Strobe light failiure detection

currentdetection

I am trying to make an alarm system (audible and visual) using a siren and 3 strobe lights. I am using 12v battery like the one used in cars. Now I would like to detect when any of the alarms have failed. I think a strobe-light/siren would fail when it is open circuited or short circuited. So what came to my mind is that the current will increase dramatically when the strobe/siren had just failed. I need a comparator circuit (maybe Schmitt trigger? or an op-amp circuitry?) that will detect over-current in those alarms. Once that alarm failure is detected, I would like the user of the alarm system to be alarmed maybe by a piezo or LEDs.

Best Answer

For the lights I suggest to use synchronous light detection.

Because your system will be exposed to the ambient light, using a simple threshold would not works (or at least not very well).

What I suggest instead is to take a measurement when the flashing light is supposed to be off and another when it is supposed to be on. Then you subtract the two. If the difference is above a defined threshold, the flashing lights are working. If they are not working, the two measurements would be close to each other and the diff would be close to zero.

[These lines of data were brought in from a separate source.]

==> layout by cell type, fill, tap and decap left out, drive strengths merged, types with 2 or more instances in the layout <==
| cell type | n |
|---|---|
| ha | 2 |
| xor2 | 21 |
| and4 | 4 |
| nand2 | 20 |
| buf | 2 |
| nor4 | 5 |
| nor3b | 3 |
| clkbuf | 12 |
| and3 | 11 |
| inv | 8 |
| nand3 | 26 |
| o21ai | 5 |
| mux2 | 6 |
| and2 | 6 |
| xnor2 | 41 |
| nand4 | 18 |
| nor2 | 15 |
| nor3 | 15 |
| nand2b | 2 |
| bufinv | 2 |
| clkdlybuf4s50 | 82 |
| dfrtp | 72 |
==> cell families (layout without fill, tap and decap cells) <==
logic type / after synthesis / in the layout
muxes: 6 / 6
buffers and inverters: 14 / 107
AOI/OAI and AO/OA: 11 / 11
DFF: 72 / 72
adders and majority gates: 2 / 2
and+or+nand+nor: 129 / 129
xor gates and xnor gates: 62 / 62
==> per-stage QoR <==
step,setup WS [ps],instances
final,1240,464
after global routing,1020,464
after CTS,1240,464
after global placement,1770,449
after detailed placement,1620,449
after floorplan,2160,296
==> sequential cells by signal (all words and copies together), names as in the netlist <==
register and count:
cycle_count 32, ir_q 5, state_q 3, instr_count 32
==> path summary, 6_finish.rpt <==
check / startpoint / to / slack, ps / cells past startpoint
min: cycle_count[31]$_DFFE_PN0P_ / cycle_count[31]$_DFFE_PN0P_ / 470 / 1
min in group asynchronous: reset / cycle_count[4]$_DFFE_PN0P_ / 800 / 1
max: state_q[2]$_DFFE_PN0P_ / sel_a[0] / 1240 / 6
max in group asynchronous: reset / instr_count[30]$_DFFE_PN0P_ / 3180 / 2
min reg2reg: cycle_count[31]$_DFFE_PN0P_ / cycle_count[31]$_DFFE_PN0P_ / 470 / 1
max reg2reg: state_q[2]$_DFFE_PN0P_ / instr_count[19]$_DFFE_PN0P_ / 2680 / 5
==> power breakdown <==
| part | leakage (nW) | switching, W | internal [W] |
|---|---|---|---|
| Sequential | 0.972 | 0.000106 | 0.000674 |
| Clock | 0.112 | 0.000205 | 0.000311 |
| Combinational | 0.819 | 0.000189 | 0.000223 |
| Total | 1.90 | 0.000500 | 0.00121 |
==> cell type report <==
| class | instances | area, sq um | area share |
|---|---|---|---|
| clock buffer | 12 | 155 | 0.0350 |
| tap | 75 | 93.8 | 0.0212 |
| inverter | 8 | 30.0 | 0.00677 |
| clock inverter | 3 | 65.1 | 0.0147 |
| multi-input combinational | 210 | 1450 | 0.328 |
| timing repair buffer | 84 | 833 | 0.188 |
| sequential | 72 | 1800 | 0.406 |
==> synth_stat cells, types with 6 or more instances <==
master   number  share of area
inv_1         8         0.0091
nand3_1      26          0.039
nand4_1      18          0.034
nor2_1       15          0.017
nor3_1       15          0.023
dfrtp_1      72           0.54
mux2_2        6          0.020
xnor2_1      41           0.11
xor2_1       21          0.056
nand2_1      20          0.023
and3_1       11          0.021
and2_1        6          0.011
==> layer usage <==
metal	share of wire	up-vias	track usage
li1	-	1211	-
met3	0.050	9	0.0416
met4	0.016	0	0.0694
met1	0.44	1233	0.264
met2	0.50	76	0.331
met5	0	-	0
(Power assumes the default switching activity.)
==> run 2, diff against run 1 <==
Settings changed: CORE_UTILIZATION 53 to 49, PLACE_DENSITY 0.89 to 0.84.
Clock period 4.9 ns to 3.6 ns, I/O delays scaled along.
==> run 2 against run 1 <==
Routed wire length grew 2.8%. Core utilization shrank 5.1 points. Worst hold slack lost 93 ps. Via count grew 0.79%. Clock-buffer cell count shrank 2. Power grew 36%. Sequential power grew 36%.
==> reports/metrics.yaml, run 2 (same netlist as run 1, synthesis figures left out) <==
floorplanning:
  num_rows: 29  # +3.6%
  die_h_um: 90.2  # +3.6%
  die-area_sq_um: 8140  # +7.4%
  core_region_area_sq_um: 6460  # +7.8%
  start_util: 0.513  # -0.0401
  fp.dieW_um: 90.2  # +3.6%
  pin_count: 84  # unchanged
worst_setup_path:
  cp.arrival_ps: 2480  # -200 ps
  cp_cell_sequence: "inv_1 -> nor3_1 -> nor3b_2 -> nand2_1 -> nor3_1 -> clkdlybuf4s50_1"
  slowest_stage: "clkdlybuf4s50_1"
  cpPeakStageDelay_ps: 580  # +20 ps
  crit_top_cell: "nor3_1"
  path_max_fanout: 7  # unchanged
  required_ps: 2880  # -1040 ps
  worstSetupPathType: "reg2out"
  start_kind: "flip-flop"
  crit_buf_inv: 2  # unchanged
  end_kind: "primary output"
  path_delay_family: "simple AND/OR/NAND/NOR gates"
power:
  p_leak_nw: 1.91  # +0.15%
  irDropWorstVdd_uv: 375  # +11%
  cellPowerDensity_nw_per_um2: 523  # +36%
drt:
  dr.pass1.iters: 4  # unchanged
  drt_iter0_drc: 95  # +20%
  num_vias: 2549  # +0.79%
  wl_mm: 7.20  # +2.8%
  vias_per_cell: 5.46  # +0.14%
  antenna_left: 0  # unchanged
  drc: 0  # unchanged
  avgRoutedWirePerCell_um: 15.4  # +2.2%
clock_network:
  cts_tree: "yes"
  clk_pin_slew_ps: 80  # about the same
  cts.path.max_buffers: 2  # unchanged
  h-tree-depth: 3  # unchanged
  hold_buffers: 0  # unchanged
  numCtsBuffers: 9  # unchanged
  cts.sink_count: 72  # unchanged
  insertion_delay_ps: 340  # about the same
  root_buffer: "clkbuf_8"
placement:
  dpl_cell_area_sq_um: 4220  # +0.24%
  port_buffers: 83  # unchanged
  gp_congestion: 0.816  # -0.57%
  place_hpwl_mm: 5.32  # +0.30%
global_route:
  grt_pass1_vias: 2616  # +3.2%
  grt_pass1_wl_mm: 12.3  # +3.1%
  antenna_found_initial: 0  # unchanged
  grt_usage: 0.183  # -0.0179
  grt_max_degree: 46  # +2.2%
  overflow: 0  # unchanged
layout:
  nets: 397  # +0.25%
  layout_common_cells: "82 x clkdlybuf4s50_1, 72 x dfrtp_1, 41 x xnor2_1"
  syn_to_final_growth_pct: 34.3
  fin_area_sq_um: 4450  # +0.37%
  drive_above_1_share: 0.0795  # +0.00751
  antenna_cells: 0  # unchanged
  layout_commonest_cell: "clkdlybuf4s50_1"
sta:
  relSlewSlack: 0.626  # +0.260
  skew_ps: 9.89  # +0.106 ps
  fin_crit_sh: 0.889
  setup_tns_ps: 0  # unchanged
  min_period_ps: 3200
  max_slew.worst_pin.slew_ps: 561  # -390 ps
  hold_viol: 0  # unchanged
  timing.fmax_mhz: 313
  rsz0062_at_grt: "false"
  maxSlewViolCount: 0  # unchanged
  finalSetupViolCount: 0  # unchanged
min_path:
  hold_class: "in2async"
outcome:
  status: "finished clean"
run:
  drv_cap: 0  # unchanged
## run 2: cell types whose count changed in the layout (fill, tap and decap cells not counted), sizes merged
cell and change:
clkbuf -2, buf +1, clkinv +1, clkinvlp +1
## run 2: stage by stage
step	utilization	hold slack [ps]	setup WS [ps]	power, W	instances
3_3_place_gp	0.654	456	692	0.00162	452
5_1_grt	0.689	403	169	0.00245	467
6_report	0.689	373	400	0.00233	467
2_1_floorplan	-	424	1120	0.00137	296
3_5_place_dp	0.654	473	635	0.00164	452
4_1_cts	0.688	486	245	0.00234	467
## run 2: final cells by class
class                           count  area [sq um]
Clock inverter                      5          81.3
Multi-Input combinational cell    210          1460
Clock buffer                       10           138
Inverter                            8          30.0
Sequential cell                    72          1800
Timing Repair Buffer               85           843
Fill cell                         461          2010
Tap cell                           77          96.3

If you repeat this several you may reject thing such as ambient light switched-on, sun, flicked of the nearby lamp, etc.

You may use whatever light sensitive device as soon as it is never saturated (when exposed to the sun for instance). Otherwise the synchronous detection won't work and will report a broken light when it is working fine.

Other thing such as current measurement are not completely closing the loop. What you care is that light is emitted, not that the electrical behavior of the light is correct. Think about your light covered with paint. This should be detected as a light failure (we are considering an Alarm system here, right?) Light measurement would detect this but electrical one would say that the system is fine.

The same thing apply to the sound. If you measure the sound using a mic and ensure that is it running loud. Then it's fine. This is what matter at the end.